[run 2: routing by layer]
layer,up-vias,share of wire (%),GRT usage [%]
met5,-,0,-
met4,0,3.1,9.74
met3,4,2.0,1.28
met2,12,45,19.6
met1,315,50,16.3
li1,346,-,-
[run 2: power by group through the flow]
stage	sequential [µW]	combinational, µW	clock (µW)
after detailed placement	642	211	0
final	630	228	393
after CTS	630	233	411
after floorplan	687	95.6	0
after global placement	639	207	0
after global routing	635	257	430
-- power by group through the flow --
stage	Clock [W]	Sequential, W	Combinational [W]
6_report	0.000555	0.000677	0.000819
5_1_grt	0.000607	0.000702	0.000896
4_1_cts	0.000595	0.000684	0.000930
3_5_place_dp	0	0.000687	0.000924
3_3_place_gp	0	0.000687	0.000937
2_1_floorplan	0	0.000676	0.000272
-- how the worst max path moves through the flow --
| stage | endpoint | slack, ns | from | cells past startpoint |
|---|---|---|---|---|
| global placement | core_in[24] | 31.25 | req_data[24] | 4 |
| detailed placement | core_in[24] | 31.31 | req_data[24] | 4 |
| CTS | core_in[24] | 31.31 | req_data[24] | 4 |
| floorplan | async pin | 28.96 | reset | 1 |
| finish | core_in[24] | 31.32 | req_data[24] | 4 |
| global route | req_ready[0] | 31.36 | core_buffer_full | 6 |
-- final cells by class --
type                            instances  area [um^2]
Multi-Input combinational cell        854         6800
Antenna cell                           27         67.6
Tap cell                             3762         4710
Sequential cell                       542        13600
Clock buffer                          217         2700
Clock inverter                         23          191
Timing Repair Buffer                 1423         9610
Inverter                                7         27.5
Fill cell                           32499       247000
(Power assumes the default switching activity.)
--
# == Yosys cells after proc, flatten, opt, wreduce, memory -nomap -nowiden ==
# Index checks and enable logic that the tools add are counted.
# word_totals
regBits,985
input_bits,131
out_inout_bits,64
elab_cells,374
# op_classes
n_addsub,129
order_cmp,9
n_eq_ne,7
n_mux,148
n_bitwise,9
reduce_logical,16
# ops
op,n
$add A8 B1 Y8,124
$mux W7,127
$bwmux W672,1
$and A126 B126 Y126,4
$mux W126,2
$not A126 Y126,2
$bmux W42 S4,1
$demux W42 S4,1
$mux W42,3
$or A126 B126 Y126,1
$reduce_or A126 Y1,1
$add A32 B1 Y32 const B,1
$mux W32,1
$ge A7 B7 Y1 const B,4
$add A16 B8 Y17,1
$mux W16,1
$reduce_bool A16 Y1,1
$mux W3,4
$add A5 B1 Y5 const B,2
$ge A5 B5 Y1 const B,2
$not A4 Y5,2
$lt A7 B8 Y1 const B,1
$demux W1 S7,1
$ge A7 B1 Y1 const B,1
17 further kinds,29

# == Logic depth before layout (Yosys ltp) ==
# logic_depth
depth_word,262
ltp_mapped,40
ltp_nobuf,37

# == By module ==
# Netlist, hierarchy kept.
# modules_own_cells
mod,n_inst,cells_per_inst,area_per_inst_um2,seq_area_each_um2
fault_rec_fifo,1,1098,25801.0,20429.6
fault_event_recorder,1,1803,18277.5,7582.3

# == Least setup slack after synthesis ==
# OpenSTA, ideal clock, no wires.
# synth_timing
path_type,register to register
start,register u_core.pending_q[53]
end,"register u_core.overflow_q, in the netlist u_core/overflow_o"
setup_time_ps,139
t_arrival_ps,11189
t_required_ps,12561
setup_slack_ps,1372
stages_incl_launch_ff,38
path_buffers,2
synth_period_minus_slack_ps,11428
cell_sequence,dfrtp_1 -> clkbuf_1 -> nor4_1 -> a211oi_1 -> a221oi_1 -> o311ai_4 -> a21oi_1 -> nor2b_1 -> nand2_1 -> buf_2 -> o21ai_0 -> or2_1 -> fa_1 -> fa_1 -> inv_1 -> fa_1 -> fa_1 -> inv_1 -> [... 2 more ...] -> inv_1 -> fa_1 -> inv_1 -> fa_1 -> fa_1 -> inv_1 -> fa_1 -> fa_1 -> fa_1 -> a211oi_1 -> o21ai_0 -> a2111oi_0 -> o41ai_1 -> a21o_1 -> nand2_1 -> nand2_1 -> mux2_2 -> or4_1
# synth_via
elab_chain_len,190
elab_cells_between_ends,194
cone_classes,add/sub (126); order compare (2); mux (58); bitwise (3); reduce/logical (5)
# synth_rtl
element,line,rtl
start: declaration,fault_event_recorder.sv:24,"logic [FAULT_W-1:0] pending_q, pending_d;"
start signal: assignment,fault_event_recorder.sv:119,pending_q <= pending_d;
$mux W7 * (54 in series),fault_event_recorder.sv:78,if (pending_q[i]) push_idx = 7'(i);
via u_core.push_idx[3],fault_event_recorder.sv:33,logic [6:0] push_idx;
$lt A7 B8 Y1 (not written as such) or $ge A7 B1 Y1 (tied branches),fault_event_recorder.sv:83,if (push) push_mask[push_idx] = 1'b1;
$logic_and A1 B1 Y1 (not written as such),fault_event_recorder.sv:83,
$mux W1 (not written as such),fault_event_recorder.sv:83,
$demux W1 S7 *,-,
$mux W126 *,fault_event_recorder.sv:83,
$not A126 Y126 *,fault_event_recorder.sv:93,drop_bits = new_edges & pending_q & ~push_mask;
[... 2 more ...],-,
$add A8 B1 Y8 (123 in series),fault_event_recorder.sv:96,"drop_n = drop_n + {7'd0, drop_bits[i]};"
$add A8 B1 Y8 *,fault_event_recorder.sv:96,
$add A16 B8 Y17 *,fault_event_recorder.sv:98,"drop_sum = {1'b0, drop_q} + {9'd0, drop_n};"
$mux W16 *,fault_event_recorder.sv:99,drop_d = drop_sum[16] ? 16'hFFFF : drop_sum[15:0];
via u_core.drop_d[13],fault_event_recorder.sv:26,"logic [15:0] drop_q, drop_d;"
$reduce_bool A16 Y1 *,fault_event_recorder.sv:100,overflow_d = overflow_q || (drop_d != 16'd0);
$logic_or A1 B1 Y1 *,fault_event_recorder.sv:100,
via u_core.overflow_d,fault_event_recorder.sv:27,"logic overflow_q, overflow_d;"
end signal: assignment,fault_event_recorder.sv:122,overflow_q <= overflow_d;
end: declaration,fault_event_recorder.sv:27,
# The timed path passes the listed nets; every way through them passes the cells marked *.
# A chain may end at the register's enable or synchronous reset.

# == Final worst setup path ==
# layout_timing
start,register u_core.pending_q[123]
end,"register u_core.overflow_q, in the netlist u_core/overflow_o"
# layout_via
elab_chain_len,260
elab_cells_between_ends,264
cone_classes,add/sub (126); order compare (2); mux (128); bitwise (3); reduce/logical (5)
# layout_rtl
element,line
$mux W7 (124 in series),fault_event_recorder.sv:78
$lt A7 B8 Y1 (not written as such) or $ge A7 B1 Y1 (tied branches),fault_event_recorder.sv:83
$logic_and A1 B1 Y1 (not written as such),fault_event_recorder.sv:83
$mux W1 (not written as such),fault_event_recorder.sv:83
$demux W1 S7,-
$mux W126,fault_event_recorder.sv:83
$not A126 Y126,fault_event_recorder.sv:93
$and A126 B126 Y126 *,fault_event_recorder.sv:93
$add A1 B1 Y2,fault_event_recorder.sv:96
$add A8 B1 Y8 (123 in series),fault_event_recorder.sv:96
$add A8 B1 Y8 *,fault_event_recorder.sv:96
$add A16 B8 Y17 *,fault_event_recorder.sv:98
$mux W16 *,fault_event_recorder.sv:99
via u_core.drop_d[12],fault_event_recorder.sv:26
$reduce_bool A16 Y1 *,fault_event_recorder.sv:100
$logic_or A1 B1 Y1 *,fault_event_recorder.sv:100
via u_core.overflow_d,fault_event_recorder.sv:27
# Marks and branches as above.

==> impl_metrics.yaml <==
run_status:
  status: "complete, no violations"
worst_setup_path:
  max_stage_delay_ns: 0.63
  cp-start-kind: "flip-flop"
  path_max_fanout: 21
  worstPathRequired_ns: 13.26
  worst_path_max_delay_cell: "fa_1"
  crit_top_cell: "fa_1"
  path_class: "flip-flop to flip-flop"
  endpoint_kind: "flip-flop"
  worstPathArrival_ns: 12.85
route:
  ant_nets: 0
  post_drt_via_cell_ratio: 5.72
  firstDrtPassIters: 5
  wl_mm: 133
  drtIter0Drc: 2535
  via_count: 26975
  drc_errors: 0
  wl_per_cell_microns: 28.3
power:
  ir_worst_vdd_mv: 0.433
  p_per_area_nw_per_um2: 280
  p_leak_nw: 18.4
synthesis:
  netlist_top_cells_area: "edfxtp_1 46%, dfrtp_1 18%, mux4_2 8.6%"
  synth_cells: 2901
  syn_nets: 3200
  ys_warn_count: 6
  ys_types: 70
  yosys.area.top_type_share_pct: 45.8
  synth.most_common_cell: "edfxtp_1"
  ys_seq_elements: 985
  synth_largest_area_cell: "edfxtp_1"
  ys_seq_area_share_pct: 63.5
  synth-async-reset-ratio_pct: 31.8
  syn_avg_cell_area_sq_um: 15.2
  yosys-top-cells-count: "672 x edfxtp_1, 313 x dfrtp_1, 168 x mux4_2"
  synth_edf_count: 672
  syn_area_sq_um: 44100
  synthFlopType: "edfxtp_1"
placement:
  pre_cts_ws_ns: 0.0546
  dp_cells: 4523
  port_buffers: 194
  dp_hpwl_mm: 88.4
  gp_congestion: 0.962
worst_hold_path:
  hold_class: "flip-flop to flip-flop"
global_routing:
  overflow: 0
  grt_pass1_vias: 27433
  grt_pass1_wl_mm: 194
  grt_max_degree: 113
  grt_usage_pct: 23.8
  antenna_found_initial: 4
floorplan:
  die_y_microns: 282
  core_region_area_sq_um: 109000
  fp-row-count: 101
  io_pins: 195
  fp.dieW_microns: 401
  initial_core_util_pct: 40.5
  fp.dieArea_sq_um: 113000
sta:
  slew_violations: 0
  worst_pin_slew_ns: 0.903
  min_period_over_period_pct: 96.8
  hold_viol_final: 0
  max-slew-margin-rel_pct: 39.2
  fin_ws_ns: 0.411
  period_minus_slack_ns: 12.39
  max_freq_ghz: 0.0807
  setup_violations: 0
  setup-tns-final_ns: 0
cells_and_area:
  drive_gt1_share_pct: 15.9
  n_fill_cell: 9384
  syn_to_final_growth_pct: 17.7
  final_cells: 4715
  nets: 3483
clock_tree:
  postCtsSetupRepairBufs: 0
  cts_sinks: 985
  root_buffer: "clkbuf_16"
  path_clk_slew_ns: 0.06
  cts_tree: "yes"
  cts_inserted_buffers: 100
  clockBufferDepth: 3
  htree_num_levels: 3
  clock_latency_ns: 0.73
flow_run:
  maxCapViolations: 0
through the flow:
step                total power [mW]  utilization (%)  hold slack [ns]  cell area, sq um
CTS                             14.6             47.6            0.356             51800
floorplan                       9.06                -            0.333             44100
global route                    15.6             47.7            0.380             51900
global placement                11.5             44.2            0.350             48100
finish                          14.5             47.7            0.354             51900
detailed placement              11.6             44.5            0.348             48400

The problem:
Tally each line in the data that holds the word "group"; write only the total.

Your solution:
2